Ion Transport and Short-Circuit Technique

Abstract

Publisher Summary This chapter discusses the use of the well known short-circuit technique for studying active and passive ion transport. This technique has been used primarily for deciding between passive and active ion transport and for the determination of the effect of agents and procedures on the rate of active ion transport of the type, in which the net active transport can be equated to the net transport of charge. Many workers seem to assume that, during short-circuiting, the membrane possessing the active transport mechanism is short-circuited. Most of the workers in this field use the simple Ussing-Zerahn equivalent circuit and imply that, it is adequate to represent complex tissues. It is generally accepted that if the transport of an ion is essentially zero under short-circuit conditions, then the conclusion is warranted that the ion in question is passive. There is also considerable misunderstanding among workers using the simple Ussing-Zerahn circuit concerning the relationship between the conductance of this circuit and that of the actual tissue.
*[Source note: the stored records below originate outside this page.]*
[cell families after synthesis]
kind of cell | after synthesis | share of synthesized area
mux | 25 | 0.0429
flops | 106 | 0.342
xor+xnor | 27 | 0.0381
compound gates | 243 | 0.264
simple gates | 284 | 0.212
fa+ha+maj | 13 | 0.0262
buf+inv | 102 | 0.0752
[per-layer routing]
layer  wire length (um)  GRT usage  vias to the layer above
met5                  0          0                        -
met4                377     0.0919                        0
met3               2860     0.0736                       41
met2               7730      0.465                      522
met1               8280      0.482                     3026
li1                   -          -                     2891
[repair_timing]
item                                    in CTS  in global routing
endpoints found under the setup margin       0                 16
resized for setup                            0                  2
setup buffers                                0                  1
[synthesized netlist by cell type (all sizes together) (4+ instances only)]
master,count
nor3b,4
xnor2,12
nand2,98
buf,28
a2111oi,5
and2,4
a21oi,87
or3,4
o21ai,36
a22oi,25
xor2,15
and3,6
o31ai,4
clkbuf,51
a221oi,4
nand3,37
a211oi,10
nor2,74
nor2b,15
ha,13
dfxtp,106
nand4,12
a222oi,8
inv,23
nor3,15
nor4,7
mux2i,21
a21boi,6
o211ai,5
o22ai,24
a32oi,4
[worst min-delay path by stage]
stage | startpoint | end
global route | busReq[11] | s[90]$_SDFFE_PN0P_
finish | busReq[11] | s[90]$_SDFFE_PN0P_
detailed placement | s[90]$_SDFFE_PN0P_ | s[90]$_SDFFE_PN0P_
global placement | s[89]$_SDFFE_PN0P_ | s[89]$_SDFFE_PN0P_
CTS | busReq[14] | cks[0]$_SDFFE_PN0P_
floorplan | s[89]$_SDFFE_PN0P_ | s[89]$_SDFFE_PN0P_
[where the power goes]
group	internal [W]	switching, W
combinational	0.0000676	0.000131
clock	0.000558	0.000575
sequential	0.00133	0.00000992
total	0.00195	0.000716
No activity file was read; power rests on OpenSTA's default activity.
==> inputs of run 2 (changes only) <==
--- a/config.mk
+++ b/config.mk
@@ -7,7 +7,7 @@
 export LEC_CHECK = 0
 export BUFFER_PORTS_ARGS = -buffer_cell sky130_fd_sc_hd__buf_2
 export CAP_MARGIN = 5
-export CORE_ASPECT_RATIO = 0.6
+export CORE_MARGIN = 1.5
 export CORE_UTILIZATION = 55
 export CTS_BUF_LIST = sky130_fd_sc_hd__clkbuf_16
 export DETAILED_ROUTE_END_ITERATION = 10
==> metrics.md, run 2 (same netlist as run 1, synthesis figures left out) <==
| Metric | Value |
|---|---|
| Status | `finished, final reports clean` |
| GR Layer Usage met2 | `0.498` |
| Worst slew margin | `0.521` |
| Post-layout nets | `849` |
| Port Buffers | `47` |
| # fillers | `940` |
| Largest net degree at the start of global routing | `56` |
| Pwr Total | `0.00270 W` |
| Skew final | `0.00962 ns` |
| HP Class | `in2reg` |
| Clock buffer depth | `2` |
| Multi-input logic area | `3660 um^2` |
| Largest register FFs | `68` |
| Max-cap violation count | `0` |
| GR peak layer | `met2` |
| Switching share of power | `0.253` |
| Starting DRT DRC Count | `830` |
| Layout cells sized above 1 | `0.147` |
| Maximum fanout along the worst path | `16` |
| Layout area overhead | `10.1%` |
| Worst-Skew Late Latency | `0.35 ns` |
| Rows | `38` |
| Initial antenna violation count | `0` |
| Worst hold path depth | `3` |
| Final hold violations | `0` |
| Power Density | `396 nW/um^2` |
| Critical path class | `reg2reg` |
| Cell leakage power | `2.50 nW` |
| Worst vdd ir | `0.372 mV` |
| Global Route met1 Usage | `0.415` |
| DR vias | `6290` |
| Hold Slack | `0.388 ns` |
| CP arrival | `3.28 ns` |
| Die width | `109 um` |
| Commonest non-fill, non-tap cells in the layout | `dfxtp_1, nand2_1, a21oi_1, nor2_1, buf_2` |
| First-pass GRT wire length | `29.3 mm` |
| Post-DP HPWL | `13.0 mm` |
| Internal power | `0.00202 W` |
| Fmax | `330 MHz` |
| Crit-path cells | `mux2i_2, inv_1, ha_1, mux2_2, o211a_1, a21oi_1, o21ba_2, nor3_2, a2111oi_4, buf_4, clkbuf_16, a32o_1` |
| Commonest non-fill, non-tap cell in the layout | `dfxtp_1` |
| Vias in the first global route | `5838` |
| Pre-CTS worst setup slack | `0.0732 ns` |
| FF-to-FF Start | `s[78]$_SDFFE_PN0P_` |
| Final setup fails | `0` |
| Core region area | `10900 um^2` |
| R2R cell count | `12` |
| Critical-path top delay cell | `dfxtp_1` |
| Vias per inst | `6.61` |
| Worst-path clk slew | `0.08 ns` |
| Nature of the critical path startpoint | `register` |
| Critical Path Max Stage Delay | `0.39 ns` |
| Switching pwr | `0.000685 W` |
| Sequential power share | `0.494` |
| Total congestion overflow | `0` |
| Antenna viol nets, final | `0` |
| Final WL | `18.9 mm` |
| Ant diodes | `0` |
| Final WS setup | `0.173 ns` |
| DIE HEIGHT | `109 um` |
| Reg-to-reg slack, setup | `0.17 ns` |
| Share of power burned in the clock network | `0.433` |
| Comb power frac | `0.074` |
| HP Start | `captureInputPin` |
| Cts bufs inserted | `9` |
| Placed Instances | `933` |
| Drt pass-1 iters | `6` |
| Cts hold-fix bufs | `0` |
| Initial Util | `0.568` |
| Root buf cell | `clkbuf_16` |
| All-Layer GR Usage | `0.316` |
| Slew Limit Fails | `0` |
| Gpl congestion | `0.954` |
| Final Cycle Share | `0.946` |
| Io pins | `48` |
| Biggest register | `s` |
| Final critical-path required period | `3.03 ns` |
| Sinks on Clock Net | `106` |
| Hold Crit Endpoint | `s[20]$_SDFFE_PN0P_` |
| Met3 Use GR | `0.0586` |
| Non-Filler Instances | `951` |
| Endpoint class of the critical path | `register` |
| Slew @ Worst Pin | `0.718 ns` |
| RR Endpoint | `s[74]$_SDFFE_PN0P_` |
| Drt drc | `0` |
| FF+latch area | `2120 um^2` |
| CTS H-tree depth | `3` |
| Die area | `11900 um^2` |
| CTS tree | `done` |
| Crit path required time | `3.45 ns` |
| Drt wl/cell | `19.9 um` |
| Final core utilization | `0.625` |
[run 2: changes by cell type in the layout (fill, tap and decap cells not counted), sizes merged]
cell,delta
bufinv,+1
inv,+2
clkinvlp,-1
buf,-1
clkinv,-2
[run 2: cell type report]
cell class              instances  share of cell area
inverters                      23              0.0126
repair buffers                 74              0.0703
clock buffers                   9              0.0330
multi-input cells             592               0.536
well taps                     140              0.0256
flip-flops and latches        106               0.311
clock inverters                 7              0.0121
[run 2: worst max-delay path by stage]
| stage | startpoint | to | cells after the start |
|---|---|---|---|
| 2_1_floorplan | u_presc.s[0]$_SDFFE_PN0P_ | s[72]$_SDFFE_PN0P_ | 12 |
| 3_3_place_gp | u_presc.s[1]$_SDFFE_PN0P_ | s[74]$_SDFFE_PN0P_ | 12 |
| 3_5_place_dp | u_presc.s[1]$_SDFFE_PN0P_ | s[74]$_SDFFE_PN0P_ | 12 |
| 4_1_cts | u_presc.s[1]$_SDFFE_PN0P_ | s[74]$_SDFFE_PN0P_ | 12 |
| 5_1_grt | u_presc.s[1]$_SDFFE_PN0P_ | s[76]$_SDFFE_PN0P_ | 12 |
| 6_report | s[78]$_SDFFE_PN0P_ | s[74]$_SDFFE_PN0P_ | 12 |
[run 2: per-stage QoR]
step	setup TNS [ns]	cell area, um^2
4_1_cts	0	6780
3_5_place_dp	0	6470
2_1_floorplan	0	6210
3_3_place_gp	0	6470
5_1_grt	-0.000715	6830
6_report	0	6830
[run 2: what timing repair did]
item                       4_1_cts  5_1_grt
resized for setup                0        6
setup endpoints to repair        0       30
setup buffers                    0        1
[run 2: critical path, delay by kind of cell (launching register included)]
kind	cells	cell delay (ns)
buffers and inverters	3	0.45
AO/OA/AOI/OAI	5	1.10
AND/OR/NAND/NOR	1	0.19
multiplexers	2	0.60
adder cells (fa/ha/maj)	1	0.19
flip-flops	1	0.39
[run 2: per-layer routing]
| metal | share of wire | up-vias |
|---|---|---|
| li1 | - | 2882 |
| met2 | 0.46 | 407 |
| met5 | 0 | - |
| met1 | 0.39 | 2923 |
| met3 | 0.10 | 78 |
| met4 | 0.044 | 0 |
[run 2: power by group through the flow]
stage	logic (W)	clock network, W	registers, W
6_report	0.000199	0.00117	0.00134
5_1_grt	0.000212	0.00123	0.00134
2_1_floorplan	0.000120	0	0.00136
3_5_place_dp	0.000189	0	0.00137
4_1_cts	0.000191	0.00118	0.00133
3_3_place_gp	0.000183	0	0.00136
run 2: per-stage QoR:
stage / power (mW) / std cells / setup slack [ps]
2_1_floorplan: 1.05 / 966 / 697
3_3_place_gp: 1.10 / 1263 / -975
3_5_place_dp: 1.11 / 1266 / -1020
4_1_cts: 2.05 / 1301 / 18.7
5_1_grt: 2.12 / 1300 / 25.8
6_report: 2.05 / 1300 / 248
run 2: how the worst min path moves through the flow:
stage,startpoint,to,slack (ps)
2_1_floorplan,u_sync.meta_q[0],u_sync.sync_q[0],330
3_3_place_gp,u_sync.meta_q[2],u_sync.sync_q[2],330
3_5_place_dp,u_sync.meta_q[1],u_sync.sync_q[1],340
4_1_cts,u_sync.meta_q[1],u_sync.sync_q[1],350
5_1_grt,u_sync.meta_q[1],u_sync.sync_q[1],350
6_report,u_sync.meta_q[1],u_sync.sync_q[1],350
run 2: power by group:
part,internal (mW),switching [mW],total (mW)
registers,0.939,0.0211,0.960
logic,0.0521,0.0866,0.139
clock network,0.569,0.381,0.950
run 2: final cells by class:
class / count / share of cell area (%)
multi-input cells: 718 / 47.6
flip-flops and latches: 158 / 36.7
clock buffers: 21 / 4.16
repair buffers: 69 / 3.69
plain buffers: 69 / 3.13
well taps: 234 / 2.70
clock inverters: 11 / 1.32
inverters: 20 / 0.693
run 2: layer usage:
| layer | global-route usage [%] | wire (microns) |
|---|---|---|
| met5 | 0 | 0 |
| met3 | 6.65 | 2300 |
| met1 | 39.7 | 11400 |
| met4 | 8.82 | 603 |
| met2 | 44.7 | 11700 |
`src/inc/acs_regs.vh`:
```
// Character codes, command codes and timing for the ASCII serial command host.
// Assumes the includer is Verilog-2005 or SystemVerilog; definitions only.
`ifndef ACS_REGS_VH
`define ACS_REGS_VH

// ====================================================================
// Frame characters
`define ACS_CH_START 8'h21
`define ACS_CH_COMMA 8'h2c
`define ACS_CH_CR 8'h0d
`define ACS_CH_LF 8'h0a
`define ACS_CH_DOT 8'h2e
`define ACS_CH_COLON 8'h3a
`define ACS_CH_F 8'h46
`define ACS_CH_G 8'h47
`define ACS_CH_A 8'h41
`define ACS_CH_R 8'h52
`define ACS_CH_C 8'h43
`define ACS_CH_M 8'h4d
`define ACS_CH_W 8'h57
`define ACS_CH_N 8'h4e
`define ACS_CH_ONE 8'h31
`define ACS_CH_EIGHT 8'h38
`define ACS_CH_ZERO 8'h30
`define ACS_CH_NINE 8'h39
`define ACS_CH_UA 8'h41
`define ACS_CH_UF 8'h46
`define ACS_CH_LA 8'h61
`define ACS_CH_LF_HEX 8'h66
`define ACS_HEX_UPPER_OFS 8'h37
`define ACS_HEX_LOWER_OFS 8'h57
`define ACS_DIGIT_HI 4'h3
`define ACS_NIB_TEN 4'ha

// ====================================================================
// Addresses
`define ACS_ADDR_BCAST 8'h00
`define ACS_ADDR_DEFAULT 8'h11

// ====================================================================
// Host command codes, multi-drop prefix length and body lengths
`define ACS_CMD_FLOW 3'h0
`define ACS_CMD_GAS 3'h1
`define ACS_CMD_ALARM 3'h2
`define ACS_CMD_LIMIT 3'h3
`define ACS_CMD_MEMW 3'h4
`define ACS_LEN_PREFIX 5'h04
`define ACS_LEN_SHORT 5'h01
`define ACS_LEN_ALARM 5'h02
`define ACS_LEN_LIMIT 5'h0f
`define ACS_LEN_MEMW 5'h09

// ====================================================================
// Reply field positions
`define ACS_POS_TAG1 1
`define ACS_POS_TAG2 2
`define ACS_POS_CODE 3
`define ACS_POS_GAS 2

// ====================================================================
// Timing
`define ACS_CLK_KHZ 20000
`define ACS_REPLY_TIMEOUT_MS 100

`endif

```
`src/verilog/acs_hex_enc.v`:
```
// Byte to two printable upper-case hex characters.
// Assumes a same-clock consumer; purely combinational.
`timescale 1ns/10ps
`include "acs_regs.vh"

module acs_hex_enc
(
  // Value in
  input wire [7:0] value,
  // Characters out
  output wire [7:0] char_hi,
  output wire [7:0] char_lo
);

  // Nibble to ASCII hex digit
  function [7:0] nib_char;
    input [3:0] n;
    begin
      if (n < `ACS_NIB_TEN)
        nib_char = {`ACS_DIGIT_HI, n};
      else
        nib_char = {4'h0, n} + `ACS_HEX_UPPER_OFS;
    end
  endfunction

  // Both halves
  assign char_hi = nib_char(value[7:4]);
  assign char_lo = nib_char(value[3:0]);

endmodule

```
`src/verilog/acs_host.v`:
```
// Host-side controller for an ASCII serial command device: builds command
// frames, sends them byte by byte and collects the reply text.
// Assumes a byte transmitter and receiver on clk (serial framing outside).
`timescale 1ns/10ps
`include "acs_regs.vh"

module acs_host
#(
  parameter RSP_DEPTH = 32,
  parameter RSP_AW = 5,
  parameter TO_W = 22,
  parameter [TO_W-1:0] REPLY_TO_CYC = `ACS_REPLY_TIMEOUT_MS * `ACS_CLK_KHZ
)
(
  // Clock and reset
  input wire clk,
  input wire reset_n,
  // Command request
  input wire req_valid,
  output reg req_ready_r,
  input wire [2:0] req_cmd,
  input wire [7:0] req_addr,
  input wire req_multi_drop,
  input wire [15:0] req_lim_hi,
  input wire [15:0] req_lim_lo,
  input wire [7:0] req_new_addr,
  input wire sole_device,
  // Byte transmitter
  output reg [7:0] tx_data_r,
  output reg tx_valid_r,
  input wire tx_ready,
  // Byte receiver
  input wire [7:0] rx_data,
  input wire rx_valid,
  // Results
  output reg req_refused_r,
  output reg rsp_done_r,
  output reg rsp_timeout_r,
  output reg [RSP_AW:0] rsp_len_r,
  input wire [RSP_AW-1:0] rsp_rd_idx,
  output reg [7:0] rsp_rd_char_r,
  output reg alarm_seen_r,
  output reg alarm_none_r,
  output reg [3:0] gas_table_r
);

  localparam ST_IDLE = 2'h0;
  localparam ST_SEND = 2'h1;
  localparam ST_WAIT = 2'h2;

  reg [1:0] state_r;
  reg [2:0] cmd_r;
  reg [7:0] addr_r;
  reg md_r;
  reg [15:0] hi_r;
  reg [15:0] lo_r;
  reg [7:0] new_r;
  reg [4:0] pos_r;
  reg [TO_W-1:0] to_cnt_r;
  reg [RSP_AW:0] len_r;
  reg [255:0] used_r;
  reg [7:0] rsp_mem [0:RSP_DEPTH-1];

  wire [7:0] ah;
  wire [7:0] al;
  wire [7:0] nh;
  wire [7:0] nl;
  wire fr_start;
  wire fr_body;
  wire [7:0] fr_char;
  wire fr_end;
  wire [7:0] fr_addr;

  // ====================================================================
  // Hex encoders for target and new address
  acs_hex_enc u_enc_addr
  (
    .value(addr_r),
    .char_hi(ah),
    .char_lo(al)
  );

  acs_hex_enc u_enc_new
  (
    .value(new_r),
    .char_hi(nh),
    .char_lo(nl)
  );

  // ====================================================================
  // Reply front end
  acs_rx_front u_front
  (
    .clk(clk),
    .reset_n(reset_n),
    .multi_drop(md_r),
    .rx_data(rx_data),
    .rx_valid(rx_valid),
    .frame_start_r(fr_start),
    .body_valid_r(fr_body),
    .body_char_r(fr_char),
    .frame_end_r(fr_end),
    .hdr_addr_r(fr_addr)
  );

  // BCD digit to ASCII
  function [7:0] dig;
    input [3:0] d;
    begin
      dig = {`ACS_DIGIT_HI, d};
    end
  endfunction

  // Body length per command
  function [4:0] body_len;
    input [2:0] c;
    begin
      case (c)
        `ACS_CMD_ALARM: body_len = `ACS_LEN_ALARM;
        `ACS_CMD_LIMIT: body_len = `ACS_LEN_LIMIT;
        `ACS_CMD_MEMW: body_len = `ACS_LEN_MEMW;
        default: body_len = `ACS_LEN_SHORT;
      endcase
    end
  endfunction

  // ====================================================================
  // Frame character at the current position
  reg [7:0] cur_char;
  reg [4:0] pre;
  reg [4:0] bi;
  reg [4:0] flen;
  always @*
  begin
    pre = md_r ? `ACS_LEN_PREFIX : 5'h00;
    bi = pos_r - pre;
    flen = pre + body_len(cmd_r);
    cur_char = `ACS_CH_CR;
    if (pos_r < pre)
    begin
      // Start, two hex address characters, comma
      case (pos_r[1:0])
        2'h0: cur_char = `ACS_CH_START;
        2'h1: cur_char = ah;
        2'h2: cur_char = al;
        default: cur_char = `ACS_CH_COMMA;
      endcase
    end
    else if (pos_r < flen)
    begin
      // Printable command and argument text
      case (cmd_r)
        `ACS_CMD_FLOW: cur_char = `ACS_CH_F;
        `ACS_CMD_GAS: cur_char = `ACS_CH_G;
        `ACS_CMD_ALARM: cur_char = (bi == 5'h00) ? `ACS_CH_A : `ACS_CH_R;
        `ACS_CMD_LIMIT:
          case (bi)
            5'h00: cur_char = `ACS_CH_A;
            5'h02: cur_char = `ACS_CH_C;
            5'h04: cur_char = dig(hi_r[15:12]);
            5'h05: cur_char = dig(hi_r[11:8]);
            5'h06: cur_char = `ACS_CH_DOT;
            5'h07: cur_char = dig(hi_r[7:4]);
            5'h08: cur_char = dig(hi_r[3:0]);
            5'h0a: cur_char = dig(lo_r[15:12]);
            5'h0b: cur_char = dig(lo_r[11:8]);
            5'h0c: cur_char = `ACS_CH_DOT;
            5'h0d: cur_char = dig(lo_r[7:4]);
            5'h0e: cur_char = dig(lo_r[3:0]);
            default: cur_char = `ACS_CH_COMMA;
          endcase
        default:
          case (bi)
            5'h00: cur_char = `ACS_CH_M;
            5'h01: cur_char = `ACS_CH_W;
            5'h03: cur_char = `ACS_CH_ONE;
            5'h04: cur_char = `ACS_CH_ONE;
            5'h05: cur_char = `ACS_CH_EIGHT;
            5'h07: cur_char = nh;
            5'h08: cur_char = nl;
            default: cur_char = `ACS_CH_COMMA;
          endcase
      endcase
    end
  end

  // Request checks on address assignment
  wire is_memw = (req_cmd == `ACS_CMD_MEMW);
  wire bad_new = (req_new_addr == `ACS_ADDR_BCAST) || used_r[req_new_addr];
  wire bad_bc = (req_addr == `ACS_ADDR_BCAST) && req_multi_drop && !sole_device;
  wire refuse = is_memw && (bad_new || bad_bc);
  wire last_char = (pos_r == flen);
  wire bcast = md_r && (addr_r == `ACS_ADDR_BCAST);
  wire mine = !md_r || (fr_addr == addr_r);

  // ====================================================================
  // Sequencer: take, send, wait for reply
  always @(posedge clk or negedge reset_n)
  begin
    if (!reset_n)
    begin
      state_r <= ST_IDLE;
      req_ready_r <= 1'b1;
      cmd_r <= `ACS_CMD_FLOW;
      addr_r <= `ACS_ADDR_DEFAULT;
      md_r <= 1'b0;
      hi_r <= 16'h0000;
      lo_r <= 16'h0000;
      new_r <= 8'h00;
      pos_r <= 5'h00;
      tx_data_r <= 8'h00;
      tx_valid_r <= 1'b0;
      to_cnt_r <= {TO_W{1'b0}};
      req_refused_r <= 1'b0;
      rsp_done_r <= 1'b0;
      rsp_timeout_r <= 1'b0;
      used_r <= 256'h0;
    end
    else
    begin
      req_refused_r <= 1'b0;
      rsp_done_r <= 1'b0;
      rsp_timeout_r <= 1'b0;
      case (state_r)
        ST_IDLE:
          if (req_valid)
          begin
            if (refuse)
              req_refused_r <= 1'b1;
            else
            begin
              cmd_r <= req_cmd;
              addr_r <= req_addr;
              md_r <= req_multi_drop;
              hi_r <= req_lim_hi;
              lo_r <= req_lim_lo;
              new_r <= req_new_addr;
              pos_r <= 5'h00;
              req_ready_r <= 1'b0;
              state_r <= ST_SEND;
            end
          end
        ST_SEND:
          if (!tx_valid_r)
          begin
            tx_data_r <= cur_char;
            tx_valid_r <= 1'b1;
          end
          else if (tx_ready)
          begin
            tx_valid_r <= 1'b0;
            pos_r <= pos_r + 5'h01;
            if (last_char)
            begin
              to_cnt_r <= {TO_W{1'b0}};
              if (cmd_r == `ACS_CMD_MEMW)
                used_r[new_r] <= 1'b1;
              if (bcast)
              begin
                // Nobody answers a broadcast
                rsp_done_r <= 1'b1;
                req_ready_r <= 1'b1;
                state_r <= ST_IDLE;
              end
              else
                state_r <= ST_WAIT;
            end
          end
        ST_WAIT:
          if (fr_end && mine)
          begin
            rsp_done_r <= 1'b1;
            req_ready_r <= 1'b1;
            state_r <= ST_IDLE;
          end
          else if (to_cnt_r >= REPLY_TO_CYC - 1'b1)
          begin
            // Silent device: give up
            rsp_timeout_r <= 1'b1;
            req_ready_r <= 1'b1;
            state_r <= ST_IDLE;
          end
          else
            to_cnt_r <= to_cnt_r + 1'b1;
        default:
          state_r <= ST_IDLE;
      endcase
    end
  end

  // ====================================================================
  // Reply text store
  always @(posedge clk)
  begin
    if (state_r == ST_WAIT && fr_body && len_r < RSP_DEPTH)
      rsp_mem[len_r[RSP_AW-1:0]] <= fr_char;
  end

  // Reply length, decoded fields and read port
  always @(posedge clk or negedge reset_n)
  begin
    if (!reset_n)
    begin
      len_r <= {(RSP_AW+1){1'b0}};
      rsp_len_r <= {(RSP_AW+1){1'b0}};
      rsp_rd_char_r <= 8'h00;
      alarm_seen_r <= 1'b0;
      alarm_none_r <= 1'b0;
      gas_table_r <= 4'h0;
    end
    else
    begin
      rsp_rd_char_r <= rsp_mem[rsp_rd_idx];
      if (state_r == ST_IDLE && req_valid && !refuse)
        len_r <= {(RSP_AW+1){1'b0}};
      else if (fr_start && !fr_body)
        // A p2p first character both starts and fills the body
        len_r <= {(RSP_AW+1){1'b0}};
      else if (state_r == ST_WAIT && fr_body && len_r < RSP_DEPTH)
        len_r <= len_r + 1'b1;
      if (state_r == ST_WAIT && fr_end && mine)
      begin
        rsp_len_r <= len_r;
        // Alert-state tag, colon, code
        if (cmd_r == `ACS_CMD_ALARM && rsp_mem[0] == `ACS_CH_A && rsp_mem[`ACS_POS_TAG1] == `ACS_CH_R
            && rsp_mem[`ACS_POS_TAG2] == `ACS_CH_COLON)
        begin
          alarm_seen_r <= 1'b1;
          alarm_none_r <= (rsp_mem[`ACS_POS_CODE] == `ACS_CH_N);
        end
        // Table number after the echoed command and a space
        if (cmd_r == `ACS_CMD_GAS && rsp_mem[0] == `ACS_CH_G)
          gas_table_r <= rsp_mem[`ACS_POS_GAS][3:0];
      end
    end
  end

endmodule

```
`src/verilog/acs_rx_front.v`:
```
// Reply receive front end: strips line feeds, finds the frame header and
// delivers body characters. Assumes rx bytes arrive from logic on clk.
`timescale 1ns/10ps
`include "acs_regs.vh"

module acs_rx_front
(
  // Clock and reset
  input wire clk,
  input wire reset_n,
  // Mode and byte in
  input wire multi_drop,
  input wire [7:0] rx_data,
  input wire rx_valid,
  // Frame events out
  output reg frame_start_r,
  output reg body_valid_r,
  output reg [7:0] body_char_r,
  output reg frame_end_r,
  output reg [7:0] hdr_addr_r
);

  localparam S_HUNT = 3'h0;
  localparam S_ADR1 = 3'h1;
  localparam S_ADR2 = 3'h2;
  localparam S_COMMA = 3'h3;
  localparam S_BODY = 3'h4;
  localparam S_BAD = 3'h5;

  reg [2:0] state_r;

  // Hex character decode, valid flag on top
  function [4:0] hex_val;
    input [7:0] ch;
    reg [7:0] diff;
    begin
      diff = 8'h00;
      hex_val = 5'h00;
      if (ch >= `ACS_CH_ZERO && ch <= `ACS_CH_NINE)
        hex_val = {1'b1, ch[3:0]};
      else if (ch >= `ACS_CH_UA && ch <= `ACS_CH_UF)
      begin
        diff = ch - `ACS_HEX_UPPER_OFS;
        hex_val = {1'b1, diff[3:0]};
      end
      else if (ch >= `ACS_CH_LA && ch <= `ACS_CH_LF_HEX)
      begin
        diff = ch - `ACS_HEX_LOWER_OFS;
        hex_val = {1'b1, diff[3:0]};
      end
    end
  endfunction

  wire [4:0] hv = hex_val(rx_data);

  // Header walk and body delivery
  always @(posedge clk or negedge reset_n)
  begin
    if (!reset_n)
    begin
      state_r <= S_HUNT;
      frame_start_r <= 1'b0;
      body_valid_r <= 1'b0;
      body_char_r <= 8'h00;
      frame_end_r <= 1'b0;
      hdr_addr_r <= 8'h00;
    end
    else
    begin
      frame_start_r <= 1'b0;
      body_valid_r <= 1'b0;
      frame_end_r <= 1'b0;
      if (rx_valid && rx_data != `ACS_CH_LF)
      begin
        if (multi_drop && rx_data == `ACS_CH_START)
        begin
          frame_start_r <= 1'b1;
          state_r <= S_ADR1;
        end
        else
        begin
          case (state_r)
            S_HUNT:
              if (!multi_drop)
              begin
                // No header on a point-to-point line
                frame_start_r <= 1'b1;
                if (rx_data == `ACS_CH_CR)
                  frame_end_r <= 1'b1;
                else
                begin
                  body_valid_r <= 1'b1;
                  body_char_r <= rx_data;
                  state_r <= S_BODY;
                end
              end
            S_ADR1:
              if (hv[4])
              begin
                hdr_addr_r <= {hv[3:0], 4'h0};
                state_r <= S_ADR2;
              end
              else
                state_r <= S_BAD;
            S_ADR2:
              if (hv[4])
              begin
                hdr_addr_r <= {hdr_addr_r[7:4], hv[3:0]};
                state_r <= S_COMMA;
              end
              else
                state_r <= S_BAD;
            S_COMMA:
              state_r <= (rx_data == `ACS_CH_COMMA) ? S_BODY : S_BAD;
            S_BODY:
              if (rx_data == `ACS_CH_CR)
              begin
                frame_end_r <= 1'b1;
                state_r <= S_HUNT;
              end
              else
              begin
                body_valid_r <= 1'b1;
                body_char_r <= rx_data;
              end
            S_BAD:
              if (rx_data == `ACS_CH_CR)
                state_r <= S_HUNT;
            default:
              state_r <= S_HUNT;
          endcase
        end
      end
    end
  end

endmodule
```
The chapter describes that (1) if all the ion transports are exclusively via conductive pathways, the criteria for passive ion transport of the Ussing are valid for both single- and double-membrane models, but (2) if there are nonconductive pathways for ions that cannot be represented by an equivalent-circuit conductive pathway, then the accepted criteria for passive transport are not valid. The chapter discusses conductive pathways for all the ions involved, and the fallacy of using the criteria for systems in which there are nonconductive pathways.